According to Table 1, our simulation results demonstrate that the developed QCA full adder provides an improvement in terms of area occupation, cell count, circuit latency and cost in comparison with other QCA full adder circuits in [6,7,8,9,10,11,12], which are implemented in single-layer. However the developed one-bit QCA full adder is also competitive with multilayer designs.

In particular, the cell count, latency and cost of the developed full adder are reduced by about 16%, 50% and 50% in comparison with QCA full adder in [7]. Despite similar area to that of the multilayer design presented in [6], our developed design surpasses it by 21%, 33%, and 33% improvements in terms of cell count, latency and cost, respectively.

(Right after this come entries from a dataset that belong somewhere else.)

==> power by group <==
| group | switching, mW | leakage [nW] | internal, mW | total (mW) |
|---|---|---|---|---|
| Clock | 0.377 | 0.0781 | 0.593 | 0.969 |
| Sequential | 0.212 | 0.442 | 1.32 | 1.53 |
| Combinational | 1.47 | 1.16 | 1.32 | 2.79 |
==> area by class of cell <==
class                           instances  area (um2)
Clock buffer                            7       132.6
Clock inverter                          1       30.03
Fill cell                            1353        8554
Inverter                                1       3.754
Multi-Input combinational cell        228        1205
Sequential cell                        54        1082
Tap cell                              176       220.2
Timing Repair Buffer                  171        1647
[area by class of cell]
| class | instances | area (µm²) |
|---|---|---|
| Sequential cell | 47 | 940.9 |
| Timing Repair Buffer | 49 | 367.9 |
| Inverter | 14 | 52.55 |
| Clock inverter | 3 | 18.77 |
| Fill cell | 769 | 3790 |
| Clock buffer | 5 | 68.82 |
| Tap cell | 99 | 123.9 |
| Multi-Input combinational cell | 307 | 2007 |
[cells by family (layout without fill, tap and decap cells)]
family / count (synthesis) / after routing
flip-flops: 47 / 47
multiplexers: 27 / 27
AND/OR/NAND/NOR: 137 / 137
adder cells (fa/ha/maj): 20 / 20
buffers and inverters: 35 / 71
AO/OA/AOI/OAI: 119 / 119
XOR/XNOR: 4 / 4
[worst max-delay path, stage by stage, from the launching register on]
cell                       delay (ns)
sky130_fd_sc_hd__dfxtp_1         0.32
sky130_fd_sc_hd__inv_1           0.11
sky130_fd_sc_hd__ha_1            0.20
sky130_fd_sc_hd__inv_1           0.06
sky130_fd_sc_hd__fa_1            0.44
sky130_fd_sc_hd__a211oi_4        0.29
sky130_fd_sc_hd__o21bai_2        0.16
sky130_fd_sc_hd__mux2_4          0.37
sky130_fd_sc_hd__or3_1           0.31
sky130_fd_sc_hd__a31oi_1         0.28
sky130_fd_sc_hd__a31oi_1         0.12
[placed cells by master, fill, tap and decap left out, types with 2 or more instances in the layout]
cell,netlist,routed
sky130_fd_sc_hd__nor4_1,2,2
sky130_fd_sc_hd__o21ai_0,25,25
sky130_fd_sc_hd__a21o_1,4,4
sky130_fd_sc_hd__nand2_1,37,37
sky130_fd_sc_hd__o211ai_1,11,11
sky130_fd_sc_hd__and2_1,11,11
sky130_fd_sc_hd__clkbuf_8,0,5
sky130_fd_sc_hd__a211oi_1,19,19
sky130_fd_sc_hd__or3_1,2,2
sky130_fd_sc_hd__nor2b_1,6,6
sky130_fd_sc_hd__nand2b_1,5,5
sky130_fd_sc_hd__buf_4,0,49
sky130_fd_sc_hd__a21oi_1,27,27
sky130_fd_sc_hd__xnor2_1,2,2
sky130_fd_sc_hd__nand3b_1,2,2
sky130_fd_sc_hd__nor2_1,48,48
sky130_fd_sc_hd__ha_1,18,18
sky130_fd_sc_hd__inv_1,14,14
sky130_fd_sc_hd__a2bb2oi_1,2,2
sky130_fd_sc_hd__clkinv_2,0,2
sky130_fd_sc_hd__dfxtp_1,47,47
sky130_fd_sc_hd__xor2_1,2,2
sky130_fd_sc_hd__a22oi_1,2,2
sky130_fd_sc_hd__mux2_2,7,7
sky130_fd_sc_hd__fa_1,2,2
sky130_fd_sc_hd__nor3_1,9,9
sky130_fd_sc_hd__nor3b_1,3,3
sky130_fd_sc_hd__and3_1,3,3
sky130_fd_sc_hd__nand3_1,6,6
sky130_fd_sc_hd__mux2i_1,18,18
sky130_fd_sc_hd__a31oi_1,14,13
<file path="src/rtl/ifetch.sv">
// ifetch: instruction-fetch sequencer between the pc counter and the synchronous ROM.
// Fetches the word at pc into ir, offers it to decode with a valid/ready handshake and
// pulses pc_en once per captured word so the pc counter advances.
// Optional build macro: IFETCH_HALT_DETECT_EN adds halt-opcode detection and a HALT state.
module ifetch #(
  parameter int              AW      = 5,
  parameter int              DW      = 8,
  parameter int              MEM_LAT = 1,
  parameter logic [DW-1:0]   HALT_OP = DW'(8'hFF)
) (
  input  logic          clock,
  input  logic          reset,
  input  logic          run,
  input  logic [AW-1:0] pc,
  output logic          pc_en,
  output logic [AW-1:0] mem_addr,
  output logic          mem_rd,
  input  logic [DW-1:0] mem_rdata,
  output logic [DW-1:0] ir,
  output logic          ir_valid,
  input  logic          ir_ready,
  output logic          halted
);

`ifdef IFETCH_HALT_DETECT_EN
  typedef enum logic [2:0] {IDLE, REQ, WAIT, HOLD, HALT} state_t;
`else
  typedef enum logic [1:0] {IDLE, REQ, WAIT, HOLD} state_t;
`endif

  state_t        state_q, state_d;
  logic [1:0]    cnt_q, cnt_d;
  logic [DW-1:0] ir_q, ir_d;
  logic          ir_valid_q, ir_valid_d;
  logic          pc_en_q, pc_en_d;
  logic          halt_word;

`ifdef IFETCH_HALT_DETECT_EN
  assign halt_word = (mem_rdata == HALT_OP);
  assign halted    = (state_q == HALT);
`else
  logic unused_halt_op;
  assign unused_halt_op = ^HALT_OP;
  assign halt_word      = 1'b0;
  assign halted         = 1'b0;
`endif

  assign mem_addr = pc;
  assign mem_rd   = (state_q == REQ);
  assign ir       = ir_q;
  assign ir_valid = ir_valid_q;
  assign pc_en    = pc_en_q;

  // State, wait counter, instruction register and registered pc_en pulse
  always_ff @(posedge clock or posedge reset) begin
    if (reset) begin
      state_q    <= IDLE;
      cnt_q      <= '0;
      ir_q       <= '0;
      ir_valid_q <= 1'b0;
      pc_en_q    <= 1'b0;
    end else begin
      state_q    <= state_d;
      cnt_q      <= cnt_d;
      ir_q       <= ir_d;
      ir_valid_q <= ir_valid_d;
      pc_en_q    <= pc_en_d;
    end
  end

  // Next-state logic; pc_en_d is set only when leaving WAIT so the pulse lands in the first HOLD cycle
  always_comb begin
    state_d    = state_q;
    cnt_d      = cnt_q;
    ir_d       = ir_q;
    ir_valid_d = ir_valid_q;
    pc_en_d    = 1'b0;
    case (state_q)
      IDLE: begin
        if (run) state_d = REQ;
      end
      REQ: begin
        cnt_d   = 2'(MEM_LAT - 1);
        state_d = WAIT;
      end
      WAIT: begin
        if (cnt_q == 2'd0) begin
          ir_d       = mem_rdata;
          ir_valid_d = 1'b1;
          pc_en_d    = ~halt_word;
          state_d    = HOLD;
        end else begin
          cnt_d = cnt_q - 2'd1;
        end
      end
      HOLD: begin
        if (ir_valid_q && ir_ready) begin
          ir_valid_d = 1'b0;
`ifdef IFETCH_HALT_DETECT_EN
          if (ir_q == HALT_OP) state_d = HALT;
          else if (run)        state_d = REQ;
          else                 state_d = IDLE;
`else
          state_d = run ? REQ : IDLE;
`endif
        end
      end
`ifdef IFETCH_HALT_DETECT_EN
      HALT: begin
        state_d = HALT;
      end
`endif
      default: state_d = IDLE;
    endcase
  end

endmodule
</file>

4.2 The Developed High-speed Four-bit RCA

The simulation results of the developed four-bit QCA RCA are shown in Fig. 15.

Fig. 15

The simulation results for the developed four-bit RCA

According to Fig. 15, after 1.25 clock cycles delay, the sum of the inputs (A, B, C_in) is calculated, which is absolutely corrected. Table 2 contains a comparison between our developed four-bit QCA RCA and other four-bit QCA RCA circuits.

Table 2 Comparison table for the QCA four-bit RCA

Based on our simulation results, which are shown in Table 2, the developed design has the lowest circuit latency and cell count compared to other QCA RCA designs in [11, 12, 14, 19,20,21,22,23]. In particular, the design in [14] has a lower area occupation than our developed design, but the developed design is able to counteract that by having a lower latency and cell count, as there are 20% and 28% improvements in cell count and circuit latency, respectively.

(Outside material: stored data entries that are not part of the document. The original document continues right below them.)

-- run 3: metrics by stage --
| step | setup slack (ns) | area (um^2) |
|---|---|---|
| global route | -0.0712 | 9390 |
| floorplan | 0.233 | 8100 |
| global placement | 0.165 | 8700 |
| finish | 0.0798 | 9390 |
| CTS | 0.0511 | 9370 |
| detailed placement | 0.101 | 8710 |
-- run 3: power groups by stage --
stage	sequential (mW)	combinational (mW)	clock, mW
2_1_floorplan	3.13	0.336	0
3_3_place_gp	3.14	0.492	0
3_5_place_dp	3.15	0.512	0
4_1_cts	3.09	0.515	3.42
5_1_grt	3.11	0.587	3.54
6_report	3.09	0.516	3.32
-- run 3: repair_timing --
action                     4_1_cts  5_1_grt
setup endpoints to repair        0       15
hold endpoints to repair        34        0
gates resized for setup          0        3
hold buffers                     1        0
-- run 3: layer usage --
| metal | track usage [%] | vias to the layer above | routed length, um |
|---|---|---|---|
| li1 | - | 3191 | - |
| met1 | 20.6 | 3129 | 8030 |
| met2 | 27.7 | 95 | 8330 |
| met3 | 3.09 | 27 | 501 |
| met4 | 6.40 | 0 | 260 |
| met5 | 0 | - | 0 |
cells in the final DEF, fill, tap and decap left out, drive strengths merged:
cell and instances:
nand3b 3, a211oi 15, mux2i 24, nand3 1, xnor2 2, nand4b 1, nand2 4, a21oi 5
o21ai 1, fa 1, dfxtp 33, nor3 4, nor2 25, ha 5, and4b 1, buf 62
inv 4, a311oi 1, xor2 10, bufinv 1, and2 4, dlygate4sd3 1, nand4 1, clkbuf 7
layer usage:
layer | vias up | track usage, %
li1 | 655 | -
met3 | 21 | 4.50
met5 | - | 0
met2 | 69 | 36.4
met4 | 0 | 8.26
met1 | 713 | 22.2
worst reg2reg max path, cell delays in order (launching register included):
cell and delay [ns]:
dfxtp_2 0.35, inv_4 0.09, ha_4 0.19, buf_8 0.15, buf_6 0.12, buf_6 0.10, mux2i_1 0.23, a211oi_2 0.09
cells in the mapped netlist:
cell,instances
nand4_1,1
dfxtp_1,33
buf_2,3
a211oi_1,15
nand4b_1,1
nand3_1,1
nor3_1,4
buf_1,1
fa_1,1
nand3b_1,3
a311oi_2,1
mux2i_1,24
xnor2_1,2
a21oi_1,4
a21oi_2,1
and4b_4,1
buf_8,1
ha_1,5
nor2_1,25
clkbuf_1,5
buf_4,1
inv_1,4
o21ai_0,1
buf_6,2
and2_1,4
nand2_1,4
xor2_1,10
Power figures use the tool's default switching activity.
## config.mk

```make
export PLATFORM = sky130hd
export DESIGN_NAME = morse_key_decoder
export DESIGN_NICKNAME = d
export VERILOG_FILES = /design/src/rtl/morse_key_decoder.sv
export SDC_FILE = /design/constraint.sdc
export NUM_CORES = 1
export LEC_CHECK = 0
export ABC_AREA = 0
export BUFFER_PORTS_ARGS = -buffer_cell sky130_fd_sc_hd__buf_2
export CAP_MARGIN = 20
export CORE_ASPECT_RATIO = 1.5
export CORE_MARGIN = 3
export CORE_UTILIZATION = 50
export CTS_BUF_LIST = sky130_fd_sc_hd__clkbuf_4
export DETAILED_ROUTE_END_ITERATION = 10
export GPL_ROUTABILITY_DRIVEN = 0
export PLACE_DENSITY = 0.74
export SLEW_MARGIN = 20
export SYNTH_ARGS = -nofsm -noshare
export SYNTH_HDL_FRONTEND = slang
export SYNTH_SLANG_ARGS = --single-unit
```

## constraint.sdc

```tcl
create_clock -name refclk -period 4.9 [get_ports refclk]
set_clock_uncertainty 0.05 [all_clocks]
set_input_delay 0.98 -clock refclk [delete_from_list [all_inputs] [get_ports refclk]]
set_output_delay 0.98 -clock refclk [all_outputs]
set_load 0.01 [all_outputs]
```

## src/rtl/morse_key_decoder.sv

```systemverilog
// Morse hand-key receiver: synchronises and debounces the key, times marks and gaps in
// Morse units, and emits ASCII characters (A-Z, 0-9, '?' on error, space on word gap).
module morse_key_decoder #(
    parameter int unsigned CLKS_PER_UNIT = 25000000,
    parameter int unsigned DEBOUNCE_CLKS = 500000,
    parameter int unsigned DASH_UNITS    = 2,
    parameter int unsigned LETTER_GAP    = 3,
    parameter int unsigned WORD_GAP      = 7
) (
    input  logic       refclk,
    input  logic       rst_n,
    input  logic       key_in,
    output logic       key_clean,
    output logic       dot_pulse,
    output logic       dash_pulse,
    output logic       char_valid,
    output logic [7:0] char_ascii,
    output logic       char_err,
    output logic       busy
);

    localparam int unsigned UW  = (CLKS_PER_UNIT > 1) ? $clog2(CLKS_PER_UNIT) : 1;
    localparam int unsigned DBW = (DEBOUNCE_CLKS > 1) ? $clog2(DEBOUNCE_CLKS) : 1;

    typedef enum logic [1:0] {StIdle, StMark, StSpace, StWordWait} state_e;

    logic           key_meta_q, key_sync_q, key_clean_q, key_prev_q;
    logic [DBW-1:0] db_cnt_q;
    logic [UW-1:0]  unit_cnt_q;
    logic           key_rise, key_fall, key_edge, unit_tick;

    state_e      state_q, state_d;
    logic [3:0]  mark_units_q, mark_units_d;
    logic [3:0]  gap_units_q, gap_units_d, gap_inc;
    logic [4:0]  sym_bits_q, sym_bits_d;
    logic [2:0]  sym_len_q, sym_len_d;
    logic        sym_ovf_q, sym_ovf_d;
    logic        dot_q, dot_d, dash_q, dash_d, valid_q, valid_d, err_q, err_d, is_dash;
    logic [7:0]  ascii_q, ascii_d, lut_char;

    // Synchroniser and debounce: key_clean flips only after a run of differing samples.
    always_ff @(posedge refclk or negedge rst_n) begin
        if (!rst_n) begin
            key_meta_q  <= 1'b0;
            key_sync_q  <= 1'b0;
            key_clean_q <= 1'b0;
            key_prev_q  <= 1'b0;
            db_cnt_q    <= '0;
        end else begin
            key_meta_q <= key_in;
            key_sync_q <= key_meta_q;
            key_prev_q <= key_clean_q;
            if (key_sync_q != key_clean_q) begin
                if (db_cnt_q == DBW'(DEBOUNCE_CLKS - 1)) begin
                    key_clean_q <= key_sync_q;
                    db_cnt_q    <= '0;
                end else begin
                    db_cnt_q <= db_cnt_q + 1'b1;
                end
            end else begin
                db_cnt_q <= '0;
            end
        end
    end

    assign key_rise = key_clean_q & ~key_prev_q;
    assign key_fall = ~key_clean_q & key_prev_q;
    assign key_edge = key_rise | key_fall;
    // An edge on the wrap cycle restarts the unit and swallows that tick.
    assign unit_tick = (unit_cnt_q == UW'(CLKS_PER_UNIT - 1)) && !key_edge;

    always_ff @(posedge refclk or negedge rst_n) begin
        if (!rst_n) begin
            unit_cnt_q <= '0;
        end else if (key_edge || unit_cnt_q == UW'(CLKS_PER_UNIT - 1)) begin
            unit_cnt_q <= '0;
        end else begin
            unit_cnt_q <= unit_cnt_q + 1'b1;
        end
    end

    // Symbol key is {length, elements}; first element sits in the highest used bit.
    always_comb begin
        lut_char = 8'h3F;
        case ({sym_len_q, sym_bits_q})
            {3'd1, 5'b00000}: lut_char = 8'h45;
            {3'd1, 5'b00001}: lut_char = 8'h54;
            {3'd2, 5'b00000}: lut_char = 8'h49;
            {3'd2, 5'b00001}: lut_char = 8'h41;
            {3'd2, 5'b00010}: lut_char = 8'h4E;
            {3'd2, 5'b00011}: lut_char = 8'h4D;
            {3'd3, 5'b00000}: lut_char = 8'h53;
            {3'd3, 5'b00001}: lut_char = 8'h55;
            {3'd3, 5'b00010}: lut_char = 8'h52;
            {3'd3, 5'b00011}: lut_char = 8'h57;
            {3'd3, 5'b00100}: lut_char = 8'h44;
            {3'd3, 5'b00101}: lut_char = 8'h4B;
            {3'd3, 5'b00110}: lut_char = 8'h47;
            {3'd3, 5'b00111}: lut_char = 8'h4F;
            {3'd4, 5'b00000}: lut_char = 8'h48;
            {3'd4, 5'b00001}: lut_char = 8'h56;
            {3'd4, 5'b00010}: lut_char = 8'h46;
            {3'd4, 5'b00100}: lut_char = 8'h4C;
            {3'd4, 5'b00110}: lut_char = 8'h50;
            {3'd4, 5'b00111}: lut_char = 8'h4A;
            {3'd4, 5'b01000}: lut_char = 8'h42;
            {3'd4, 5'b01001}: lut_char = 8'h58;
            {3'd4, 5'b01010}: lut_char = 8'h43;
            {3'd4, 5'b01011}: lut_char = 8'h59;
            {3'd4, 5'b01100}: lut_char = 8'h5A;
            {3'd4, 5'b01101}: lut_char = 8'h51;
            {3'd5, 5'b11111}: lut_char = 8'h30;
            {3'd5, 5'b01111}: lut_char = 8'h31;
            {3'd5, 5'b00111}: lut_char = 8'h32;
            {3'd5, 5'b00011}: lut_char = 8'h33;
            {3'd5, 5'b00001}: lut_char = 8'h34;
            {3'd5, 5'b00000}: lut_char = 8'h35;
            {3'd5, 5'b10000}: lut_char = 8'h36;
            {3'd5, 5'b11000}: lut_char = 8'h37;
            {3'd5, 5'b11100}: lut_char = 8'h38;
            {3'd5, 5'b11110}: lut_char = 8'h39;
            default:          lut_char = 8'h3F;
        endcase
        if (sym_ovf_q) lut_char = 8'h3F;
    end

    assign gap_inc = (gap_units_q == 4'hF) ? 4'hF : gap_units_q + 4'd1;
    assign is_dash = (mark_units_q >= 4'(DASH_UNITS));

    always_comb begin
        state_d      = state_q;
        mark_units_d = mark_units_q;
        gap_units_d  = gap_units_q;
        sym_bits_d   = sym_bits_q;
        sym_len_d    = sym_len_q;
        sym_ovf_d    = sym_ovf_q;
        dot_d        = 1'b0;
        dash_d       = 1'b0;
        valid_d      = 1'b0;
        ascii_d      = ascii_q;
        err_d        = err_q;
        case (state_q)
            StIdle: begin
                if (key_rise) begin
                    state_d      = StMark;
                    mark_units_d = 4'd0;
                end
            end
            StMark: begin
                if (key_fall) begin
                    dash_d      = is_dash;
                    dot_d       = !is_dash;
                    gap_units_d = 4'd0;
                    state_d     = StSpace;
                    if (sym_len_q == 3'd5) begin
                        sym_ovf_d = 1'b1;
                    end else begin
                        sym_bits_d = {sym_bits_q[3:0], is_dash};
                        sym_len_d  = sym_len_q + 3'd1;
                    end
                end else if (unit_tick && mark_units_q != 4'hF) begin
                    mark_units_d = mark_units_q + 4'd1;
                end
            end
            StSpace: begin
                if (key_rise) begin
                    state_d      = StMark;
                    mark_units_d = 4'd0;
                end else if (unit_tick) begin
                    gap_units_d = gap_inc;
                    if (gap_inc == 4'(LETTER_GAP)) begin
                        valid_d    = 1'b1;
                        ascii_d    = lut_char;
                        err_d      = (lut_char == 8'h3F);
                        sym_bits_d = 5'd0;
                        sym_len_d  = 3'd0;
                        sym_ovf_d  = 1'b0;
                        state_d    = StWordWait;
                    end
                end
            end
            StWordWait: begin
                if (key_rise) begin
                    state_d      = StMark;
                    mark_units_d = 4'd0;
                end else if (unit_tick) begin
                    gap_units_d = gap_inc;
                    if (gap_inc == 4'(WORD_GAP)) begin
                        valid_d = 1'b1;
                        ascii_d = 8'h20;
                        err_d   = 1'b0;
                        state_d = StIdle;
                    end
                end
            end
            default: state_d = StIdle;
        endcase
    end

    always_ff @(posedge refclk or negedge rst_n) begin
        if (!rst_n) begin
            state_q      <= StIdle;
            mark_units_q <= 4'd0;
            gap_units_q  <= 4'd0;
            sym_bits_q   <= 5'd0;
            sym_len_q    <= 3'd0;
            sym_ovf_q    <= 1'b0;
            dot_q        <= 1'b0;
            dash_q       <= 1'b0;
            valid_q      <= 1'b0;
            ascii_q      <= 8'h00;
            err_q        <= 1'b0;
        end else begin
            state_q      <= state_d;
            mark_units_q <= mark_units_d;
            gap_units_q  <= gap_units_d;
            sym_bits_q   <= sym_bits_d;
            sym_len_q    <= sym_len_d;
            sym_ovf_q    <= sym_ovf_d;
            dot_q        <= dot_d;
            dash_q       <= dash_d;
            valid_q      <= valid_d;
            ascii_q      <= ascii_d;
            err_q        <= err_d;
        end
    end

    assign key_clean  = key_clean_q;
    assign dot_pulse  = dot_q;
    assign dash_pulse = dash_q;
    assign char_valid = valid_q;
    assign char_ascii = ascii_q;
    assign char_err   = err_q;
    assign busy       = (state_q != StIdle);

endmodule

```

According to Table 2, our developed four-bit QCA RCA has the minimum value in terms of the circuit latency except the design in [24]. In comparison to [24], it is worth noting that application of the design in [24] is only in multilayer design and it cannot be used in single-layer. In other words, our developed design has highest-speed coplanar design in single-layer applications, so far.

5 Conclusion

The QCA is a suitable alternative for CMOS technology at Nano-scale level due to low-power consumption, high-speed and high-density devices. On the other hand, full adder is one of the most important circuits in logical operations and mathematical functions such as multipliers. In this paper, a novel QCA structure was developed for one-bit full adder. We also used this new one-bit full adder to design a robust, efficient and high-speed four-bit RCA in the QCA technology. Our simulation results showed that our developed designs have yielded significant improvements in term of circuit latency and speed.

According to results and tables, among the designs that are single-layer and have coplanar application, the cell count and circuit latency of the developed coplanar four-bit RCA are considerably reduced. The developed four-bit ripple carry adder in the QCA technology has high-speed and low-complexity design, so far.